彼女はどんな想いでこのメモを書き、どんな想いでこのラックに並べてくれたのだろう。

「お待たせしました。帰国したばっかりですし、和食で、ーーーッ」

キッチンから茶碗を二つを持って出て来た彼女が、保科と、その前に並んだDVDを見て絶句した。
恐らくテレビの陰に隠れてキッチンからは見えていなかったのだろう。
保科はゆっくりと顔を上げ、彼女を見つめる。
テーブルに茶碗を置いた彼女はとても複雑そうに顔を顰めた後、諦めたように溜息を吐いて苦笑した。

「すみません、勝手に見て」
「私が見ていいって言ったんです。
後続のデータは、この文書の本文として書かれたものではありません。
This design comes from an exercise in tuning for small area, a short achievable clock period and few clock cycles per item on the open sky130 flow, not from production work. Function was checked by simulation only, so behaviour that the tests miss may differ from the original. Power figures rest on the tool's default switching activity, not on a simulated workload.

==> inputs of trial 18 <==
## mwadd
module mwadd (
    input  wire         clk,
    input  wire         rst,
    input  wire         req_valid,
    output wire         req_ready,
    input  wire [31:0]  req_cmd,
    input  wire [191:0] req_x,
    input  wire [191:0] req_y,
    output wire         rsp_valid,
    input  wire         rsp_ready,
    output wire [31:0]  rsp_word,
    output wire [191:0] rsp_z
);
==> flow/config.mk <==
export PLATFORM = sky130hd
export DESIGN_NAME = mwadd
export DESIGN_NICKNAME = mwadd
export VERILOG_FILES = /design/flow/design.v
export SDC_FILE = /design/flow/constraint.sdc
export NUM_CORES = 4
export LEC_CHECK = 0
export CAP_MARGIN = 20
export CORE_MARGIN = 2
export CORE_UTILIZATION = 35
export SLEW_MARGIN = 20
==> flow/constraint.sdc <==
create_clock -name core_clock -period 34.0 [get_ports {clk}]
set_input_delay 6.8000 -clock core_clock [delete_from_list [all_inputs] [get_ports {clk}]]
set_output_delay 6.8000 -clock core_clock [all_outputs]
set_load 0.01 [all_outputs]
standard.sh (not shown) runs the stock make flow with config.mk's settings and CLKGATE_MAP_FILE= SYNTH_SCRIPT=/design/flow/synth_recipe.tcl, a recipe that flattens the netlist after the stock synthesis.
==> flow/flow/run.sh <==
#!/bin/bash
# The standard layout (standard.sh: unchanged synthesis, floorplan, placement,
# CTS, routing) at the design's SDC, except that repair_timing is asked to keep
# 20 ns of setup slack, so it keeps shortening paths past the 34 ns constraint.
# make's output goes to flow_make.log; each ORFS step logs under orfs/logs/.
set -euo pipefail
bash standard.sh SETUP_SLACK_MARGIN=20 finish > flow_make.log 2>&1
==> build 91: changes against trial 18 <==
--- a/flow/design.v
+++ b/flow/design.v
@@ -3,10 +3,11 @@
     output wire         invalid,
     output wire [1:0]   cls,       
     output wire         sgn,
     output wire [31:0]  exp,
     output wire [6:0]   pm1,       
+    output wire [1:0]   nwo,       
     output wire [127:0] sig
 );
     wire [63:0] hdr  = bundle[63:0];
     wire [23:0] prec = hdr[55:32];
     assign sig = bundle[191:64];
@@ -14,12 +15,14 @@
     assign sgn = hdr[58];
     assign exp = hdr[31:0];
     mwadd_dec #(.N(7)) u_pm1 (.a(prec[6:0]), .y(pm1));
     wire       prec_ok = (prec[23:8] == 16'd0) &&
                          (prec[7] ? (prec[6:0] == 7'd0) : (prec[6:0] != 7'd0));
-    wire [1:0] nw      = pm1[6:5];
+    wire       plz     = (prec[4:0] == 5'd0);
+    wire [1:0] nw      = {prec[6] ^ (plz & ~prec[5]), prec[5] ^ plz};
     wire [4:0] pad     = ~pm1[4:0];
+    assign nwo = nw;
     wire [3:0] wz;
     genvar k;
     generate
         for (k = 0; k < 4; k = k + 1) begin : g_wz
             assign wz[k] = (sig[32*k+31:32*k] == 32'd0);
@@ -110,10 +113,20 @@
     wire [3:0]  t2 = v[1] ? {t1, 2'b11} : {2'b00, t1};
     wire [7:0]  t3 = v[2] ? {t2, 4'hF}  : {4'h0, t2};
     wire [15:0] t4 = v[3] ? {t3, 8'hFF} : {8'h0, t3};
     assign      t  = v[4] ? {t4, 16'hFFFF} : {16'h0, t4};
 endmodule
+module mwadd_isinc #(parameter N = 8) (
+    input  wire [N-1:0] a,
+    input  wire [N-1:0] b,
+    output wire         eq
+);
+    wire [N-1:0] nb = ~b;
+    wire [N-1:0] p  = a ^ nb;
+    wire [N-1:0] o  = a | nb;
+    assign eq = !p[0] && (p[N-1:1] == o[N-2:0]);
+endmodule
 module mwadd_align (
     input  wire [31:0]  cmd,
     input  wire [191:0] x,
     input  wire [191:0] y,
     output reg          fix,       
@@ -137,15 +150,16 @@
     wire         x_inv, y_inv;
     wire [1:0]   x_cls, y_cls;
     wire         x_sgn, y_sgn;
     wire [31:0]  x_exp, y_exp;
     wire [6:0]   x_pm1, y_pm1;
+    wire [1:0]   x_nw, y_nw;
     wire [127:0] x_sig, y_sig;
     mwadd_decode u_dx (.bundle(x), .invalid(x_inv), .cls(x_cls), .sgn(x_sgn),
-                       .exp(x_exp), .pm1(x_pm1), .sig(x_sig));
+                       .exp(x_exp), .pm1(x_pm1), .nwo(x_nw), .sig(x_sig));
     mwadd_decode u_dy (.bundle(y), .invalid(y_inv), .cls(y_cls), .sgn(y_sgn),
-                       .exp(y_exp), .pm1(y_pm1), .sig(y_sig));
+                       .exp(y_exp), .pm1(y_pm1), .nwo(y_nw), .sig(y_sig));
     wire x_fin = (x_cls == 2'b01);
     wire y_fin = (y_cls == 2'b01);
     wire both_fin = x_fin && y_fin;
     wire [6:0] x_ppm1 = x_fin ? x_pm1 : 7'd0;
     wire [6:0] y_ppm1 = y_fin ? y_pm1 : 7'd0;
@@ -156,22 +170,25 @@
     assign ptm1 = opc[1] ? (xpp_gt ? x_ppm1 : y_ppm1) : tpm1;
     assign mode = opc[0] ? 3'd0 : rm;
     wire        ygt;
     mwadd_gt #(.N(32)) u_egt (.a({~y_exp[31], y_exp[30:0]}), .b({~x_exp[31], x_exp[30:0]}), .gt(ygt));
     wire        swap = both_fin ? ygt : y_fin;
-    wire [32:0] dxy;
-    wire [7:0]  dyx;
+    wire [7:0]  dxy, dyx;
     wire        dxy_co, dyx_co;
-    mwadd_add #(.N(33)) u_dxy (.a({x_exp[31], x_exp}), .b(~{y_exp[31], y_exp}), .ci(1'b1),
-                               .s(dxy), .co(dxy_co));
-    mwadd_add #(.N(8))  u_dyx (.a(y_exp[7:0]), .b(~x_exp[7:0]), .ci(1'b1),
-                               .s(dyx), .co(dyx_co));
-    wire [7:0]  dabs = ygt ? dyx : dxy[7:0];
-    wire        far  = ygt ? !((&dxy[31:8]) && (dxy[7] || (&dxy[6:0])))
-                           : ((dxy[31:8] != 24'd0) || (dxy[7] && dxy[6:1] != 6'd0));
-    wire [127:0] x_left = x_sig << {~x_pm1[6:5], 5'd0};
-    wire [127:0] y_left = y_sig << {~y_pm1[6:5], 5'd0};
+    mwadd_add #(.N(8)) u_dxy (.a(x_exp[7:0]), .b(~y_exp[7:0]), .ci(1'b1), .s(dxy), .co(dxy_co));
+    mwadd_add #(.N(8)) u_dyx (.a(y_exp[7:0]), .b(~x_exp[7:0]), .ci(1'b1), .s(dyx), .co(dyx_co));
+    wire [7:0]  dabs = ygt ? dyx : dxy;
+    wire [23:0] hx = x_exp[31:8], hy = y_exp[31:8];
+    wire        heq = (hx == hy);
+    wire        hxp1, hyp1;        
+    mwadd_isinc #(.N(24)) u_hxp1 (.a(hx), .b(hy), .eq(hxp1));
+    mwadd_isinc #(.N(24)) u_hyp1 (.a(hy), .b(hx), .eq(hyp1));
+    wire        fx   = !(heq | hxp1) | (dxy[7] & (dxy[6:1] != 6'd0)) | (hxp1 & dxy_co);
+    wire        fy   = !(heq | hyp1) | (dyx[7] & (dyx[6:1] != 6'd0)) | (hyp1 & dyx_co);
+    wire        far  = ygt ? fy : fx;
+    wire [127:0] x_left = x_sig << {~x_nw, 5'd0};
+    wire [127:0] y_left = y_sig << {~y_nw, 5'd0};
     wire [127:0] a_left = swap ? y_left : x_left;
     wire [127:0] b_left = swap ? x_left : y_left;
     assign ea = swap ? y_exp : x_exp;
     wire a_sgn = swap ? y_sgn : x_sgn;
     reg [128:0] v;
==> flow/flow/run.sh (replaced) <==
#!/bin/bash
# The standard layout (standard.sh: unchanged synthesis, floorplan, placement,
# CTS, routing) at the design's SDC, with two changes to how it optimises:
# - repair_timing is asked to keep 19 ns of setup slack, so it keeps shortening
#   paths past the 34 ns constraint;
# - buffer_ports still gives every input and output port its own buffer, but
#   starts from the smallest buffer cell (repair resizes it where timing needs).
# make's output goes to flow_make.log; each ORFS step logs under orfs/logs/.
set -euo pipefail
bash standard.sh SETUP_SLACK_MARGIN=19 "BUFFER_PORTS_ARGS=-buffer_cell sky130_fd_sc_hd__buf_1" finish > flow_make.log 2>&1
Settings changed: CAP_MARGIN 20 to 30, CORE_UTILIZATION 35 to 40.
==> run summary <==
Status: build 91 complete, no violations; trial 18 complete, no violations
Fraction of standard cell area in multi-input logic: build 91 72.03%; trial 18 66.25%
Number of standard-cell rows in the floorplan: build 91 120; trial 18 129
Area of the core: build 91 107500 um^2; trial 18 124000 um^2
Critical path data arrival time: build 91 15250 ps; trial 18 14950 ps
Synthesized-area fraction occupied by ao, oa, aoi and oai cells: build 91 21.22%; trial 18 22.15%
Worst path required time: build 91 34320 ps; trial 18 34220 ps
P_int: build 91 0.9051 mW; trial 18 0.9757 mW
Switching power as a share of total power: build 91 57.82%; trial 18 56.11%
Initial DRC count: build 91 9342; trial 18 8332
Worst vdd rail ir drop: build 91 0.02442 mV; trial 18 0.02883 mV
Clock latency at the later pin of the worst-skew pair: build 91 520 ps; trial 18 510 ps
Flip-flop and latch share of the layout cell area: build 91 10.73%; trial 18 9.230%
Count of synthesis-stage warnings from yosys: build 91 9; trial 18 10
Endpoint of the most critical register-to-register path: build 91 ea_q[6]; trial 18 ea_q[27]
Total via count after detailed routing: build 91 55570; trial 18 56290
Buffers inserted by post-CTS timing repair: build 91 21; trial 18 158
Post-Synth Adder-Cell Area: build 91 7.804%; trial 18 7.245%
Placed wire-length estimate after detailed placement: build 91 240.3 mm; trial 18 238.0 mm
Net switching power of the design: build 91 1.241 mW; trial 18 1.247 mW
Die width: build 91 333.8 um; trial 18 357.6 um
Post-synthesis cell area: build 91 43510 um^2; trial 18 43760 um^2
Cts repair resizes: build 91 175; trial 18 912
Portion of total power attributed to sequential cells: build 91 16.3%; trial 18 15.5%
Signed area change from the synthesized netlist to the final layout: build 91 18.17%; trial 18 36.55%
Area of the die: build 91 111400 um^2; trial 18 127900 um^2
Iteration count of the initial detailed-routing pass: build 91 8; trial 18 6
Testbench counts of trial 18, summed over its fixed seeds: cycles 64,000, items 32,000.
Testbench counts of build 91, summed over its fixed seeds: cycles 64,000, items 32,000.

-- separate check: timing with driven ports --
No port has a modelled driver above. Below, the same layouts with a new extraction and two added sets of constraints.
Step 1 assumes that a clkbuf_16 drives the clock port and a buf_2 every other input.
Step 2 moves the port delays by t, midway between the first and last clock arrival at a register: inputs arrive t later, outputs are due t later. That takes back most of the time a late clock gives input paths.
Three values: ideal ports, drivers, drivers and shift; two values: the first two.
| run | shift t [ns] | setup slack, ns | worst setup path at the end |
|---|---|---|---|
| trial 18 | 0.578 | 19.275 / 19.302 / 18.724 | input to register |
| build 91 | 0.599 | 19.067 / 19.125 / 18.525 | input to register |
After both steps setup and hold are still met in every run listed. For trial 18, which loses most, drivers alone change the setup slack by +0.027 ns; drivers and shift together by -0.551 ns.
保科さんが謝ることじゃありません、けど……迂闊だったなあ」

このDVDの存在を失念していたのか、それとも保科が気付かないと思ったのか。

「どうしてこんなに過去の試合まで?」

最近の試合の映像があるのは、まだ理解出来た。
保科への好意を自覚してくれた後だ。
好きな人の試合の映像を残しておきたいと、そんな健気なことを考えてくれたのかもしれない。
だが東院戦やらACLやら、この辺りは間違いなく、彼女は保科に対して何の好意も抱いていなかった時期だろう。
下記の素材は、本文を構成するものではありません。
This is an optimization exercise on Yosys and OpenROAD, whose aim is a short achievable clock period and few clock cycles, not a production implementation. In this exercise RTL edits were held to simulation tests only and were not proved equivalent to the original. No driver is modelled on the clock port, so clocking that relies on it looks cheaper here than on a real chip. No activity file was given, so power comes from the tool's default toggle rates.

## design/flow/config.mk

```make
export PLATFORM = sky130hd
export DESIGN_NAME = bech32_engine
export DESIGN_NICKNAME = bech32_engine
export VERILOG_FILES = /design/flow/design.v
export SDC_FILE = /design/flow/constraint.sdc
export NUM_CORES = 4
export LEC_CHECK = 0
export CAP_MARGIN = 20
export CORE_MARGIN = 2
export CORE_UTILIZATION = 25
export PLACE_DENSITY = 0.45
export SLEW_MARGIN = 20
```
Background: an optimization exercise with open tools, aiming at small area. Do not read the settings as production practice.
At most, simulation tests tie the RTL to the original design; equivalence was not proved.
Power is estimated from default activity; no workload was simulated.

## fuzix_glue
module fuzix_glue (
    input  wire        clk,
    input  wire        rst,              
    input  wire        store_open,
    input  wire        store_writable,
    input  wire [40:0] store_size,
    input  wire        bus_valid,
    input  wire        bus_rd,           
    input  wire        bus_sync,         
    input  wire [15:0] bus_addr,
    input  wire [7:0]  bus_wdata,
    output reg         data_drive,       
    output reg  [7:0]  data_out,         
    input  wire        tick,
    output wire        irq,
    output wire        mem_re,
    output wire        mem_we,
    output wire [15:0] mem_addr,
    output wire [7:0]  mem_wdata,
    input  wire [7:0]  mem_rdata,
    output wire        st_re,
    output wire        st_we,
    output wire [40:0] st_addr,
    output wire [7:0]  st_wdata,
    input  wire [7:0]  st_rdata
);
Size: about 610 cells after synthesis, roughly 180 I/O pins, about 0.0055 mm^2 of cells after synthesis.
==> module glue_disk, before the edit <==
module glue_disk (
    input  wire        clk,
    input  wire        rst,              
    input  wire        store_open,
    input  wire        store_writable,
    input  wire [40:0] store_size,
    input  wire        wr_en,            
    input  wire        rd_en,            
    input  wire [2:0]  off,              
    input  wire [7:0]  wr_data,
    output wire [7:0]  rd_data,          
    output wire [40:0] st_addr,
    output wire        st_re,
    output wire        st_we,
    output wire [7:0]  st_wdata,
    input  wire [7:0]  st_rdata
);
    reg        status;       
    reg        seeked;
    reg [7:0]  param0, param1, param2, param3;
    reg [40:0] pos;
    wire        le  = off[1];
    reg  [41:0] cc;
    integer     i;
    always @(*) begin
        cc[0] = le;
        for (i = 0; i < 41; i = i + 1)
            cc[i+1] = (store_size[i] & ~pos[i]) | (store_size[i] & cc[i]) |
                      (~pos[i] & cc[i]);
    end
    wire        cmp = cc[41];
    wire data_rd = rd_en && off == 3'd5;
    wire data_wr = wr_en && off == 3'd5;
    assign st_addr  = pos;
    assign st_re    = store_open && data_rd && cmp;
    assign st_we    = store_open && data_wr && store_writable && cmp;
    assign st_wdata = wr_data;
    wire data_ok = st_re || st_we;
    wire cmd     = wr_en && off == 3'd0 && store_open;
    wire select  = cmd && wr_data == 8'h00;
    wire seek    = cmd && wr_data == 8'h01;
    wire stat_nok = seeked ? !cmp : status;
    assign rd_data = {7'd0, rd_en && off == 3'd6 && stat_nok} |
                     ((rd_en && off == 3'd5 && st_re) ? st_rdata : 8'h00);
    always @(posedge clk) begin
        if (rst) begin
            status <= !store_open;
            seeked <= 1'b0;
            pos    <= 41'd0;
        end else begin
            if (seek) begin
                seeked <= 1'b1;
                pos    <= {param3, param2, param1, param0, 9'd0};
            end else begin
                if (select || data_rd || data_wr) begin
                    seeked <= 1'b0;
                    status <= !select && !data_ok;
                end
                pos <= pos + {40'd0, data_ok};
            end
        end
        if (rst || (wr_en && off == 3'd1)) param0 <= rst ? 8'd0 : wr_data;
        if (rst || (wr_en && off == 3'd2)) param1 <= rst ? 8'd0 : wr_data;
        if (rst || (wr_en && off == 3'd3)) param2 <= rst ? 8'd0 : wr_data;
        if (rst || (wr_en && off == 3'd4)) param3 <= rst ? 8'd0 : wr_data;
    end
endmodule
Settings: LEC_CHECK=0, CAP_MARGIN=20, CORE_MARGIN=2, CORE_UTILIZATION=40, SLEW_MARGIN=20; clock period 10.0 ns.
standard.sh (not shown) runs the stock make flow with config.mk's settings and CLKGATE_MAP_FILE= SYNTH_SCRIPT=/design/flow/synth_recipe.tcl, a recipe that flattens the netlist after the stock synthesis.
==> flow/flow/run.sh <==
#!/bin/bash
# The standard ORFS layout with three changes:
#  - synthesis maps the logic with an area-oriented ABC script
#    (flow/abc_area.script) in place of ORFS's speed script; everything
#    else in synthesis (registers, flattening, renaming) is the standard flow's own;
#  - the port buffers are the smallest buffer cell;
#  - the clock tree uses small clock buffers and no dummy loads.
set -euo pipefail
HERE=$PWD
# ORFS synth.tcl, with the ABC script replaced
sed 's#^source \$::env(SCRIPTS_DIR)/synth_preamble.tcl#&\nset abc_args [lreplace $abc_args 1 1 '"$HERE"'/flow/abc_area.script]#' \
    "$FLOW_HOME/scripts/synth.tcl" > my_synth_body.tcl
grep -q abc_area.script my_synth_body.tcl
# The standard flow's synthesis wrapper, sourcing the copy above
sed 's#source \$::env(SCRIPTS_DIR)/synth.tcl#source '"$HERE"'/my_synth_body.tcl#' synth_recipe.tcl > my_synth_recipe.tcl
grep -q my_synth_body.tcl my_synth_recipe.tcl
# standard.sh, with the synthesis script swapped
sed 's#SYNTH_SCRIPT=[^ ]*#SYNTH_SCRIPT='"$HERE"'/my_synth_recipe.tcl#' standard.sh > my_standard.sh
grep -q my_synth_recipe.tcl my_standard.sh
export BUFFER_PORTS_ARGS="-buffer_cell sky130_fd_sc_hd__buf_1"
export CTS_ARGS="-sink_clustering_enable -repair_clock_nets -dont_use_dummy_load -buf_list {sky130_fd_sc_hd__clkbuf_4 sky130_fd_sc_hd__clkbuf_8}"
bash my_standard.sh finish > standard.log 2>&1
==> flow/flow/abc_area.script <==
&get -n
&st
&deepsyn -T 60
&syn2
&dch -f
&nf -R 1000
&put
Edit:
--- a/flow/design.v
+++ b/flow/design.v
@@ -85,12 +85,12 @@
     wire data_ok = st_re || st_we;
     wire cmd     = wr_en && off == 3'd0 && store_open;
     wire select  = cmd && wr_data == 8'h00;
     wire seek    = cmd && wr_data == 8'h01;
     wire stat_nok = seeked ? !cmp : status;
-    assign rd_data = {7'd0, rd_en && off == 3'd6 && stat_nok} |
-                     ((rd_en && off == 3'd5 && st_re) ? st_rdata : 8'h00);
+    assign rd_data = (off == 3'd6) ? {7'd0, stat_nok} :
+                     (off == 3'd5 && store_open && cmp) ? st_rdata : 8'h00;
     always @(posedge clk) begin
         if (rst) begin
             status <= !store_open;
             seeked <= 1'b0;
             pos    <= 41'd0;
Outcome:
- power rose by 0.70%
- utilization grows by 2.5 points
- synthesized area barely changes
- die area hardly moves
- register-to-register slack loses 0.37 ns
- routed wire length climbs by 4.4%
- maximum frequency shrinks by 6.2%
- sequential power stays flat
- clock-buffer cell count stays the same
- non-clock buffer count increases by 7
- synthesized cell count rose by 2.0%
- global-route usage goes up by 1.1 points
- via count came out higher by 2.3%
Function not checked in the second run of this note: the RTL went through the layout flow alone.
「東院戦に関しては、言い訳をさせて下さい。マネージャーだった頃に集めた試合映像を整理したのは、去年、この家に引っ越す時だったんです。その時はもう自覚があったので、保科さんが出ている東院の試合は意図的に残しました」

ならばこの、四年前のACLは。

「………あんな告白をされて、気にならない人がいると思いますか」

彼女がふいと背中を向けた。
ワンピースの裾がふわりと舞う。

「あの時、言ったじゃないですか。嬉しかった、元気が出たって」

保科に背を向けたまま、彼女が少しぶっきら棒に続けた。

「好きだって言って貰えたことも、私の三年間を認めて貰えたことも。嘘みたいだって思いましたけど、でもあんな誠実な目で見られて、意識しない方がおかしいです」

それを保科に告げることは、恐らく不本意なのだろう。
彼女は俯き、それでも保科に言葉をくれる。

「さっき、いつから好きなのかは内緒だって言いましたけど、それは本当に自分でも分からないからそう言ったんですけど。でも今にして思えば、多分告白された時からずっと、気になってたんです。そうじゃなきゃ、あんな頻繁にメールなんて、」

彼女の言葉は、そこで途切れた。
立ち上がった保科が、彼女を背後から抱き締めたからだ。
肩を揺らした彼女の身体を、後ろから抱き込んで腕の中に閉じ込める。

「すみません、」

この人は卑怯だと、保科は思った。
以前から彼女は保科を喜ばせる天才だったが、今日は何度その臨界点を超えさせるのだろうか。
平静を装うのも、そろそろ無理があった。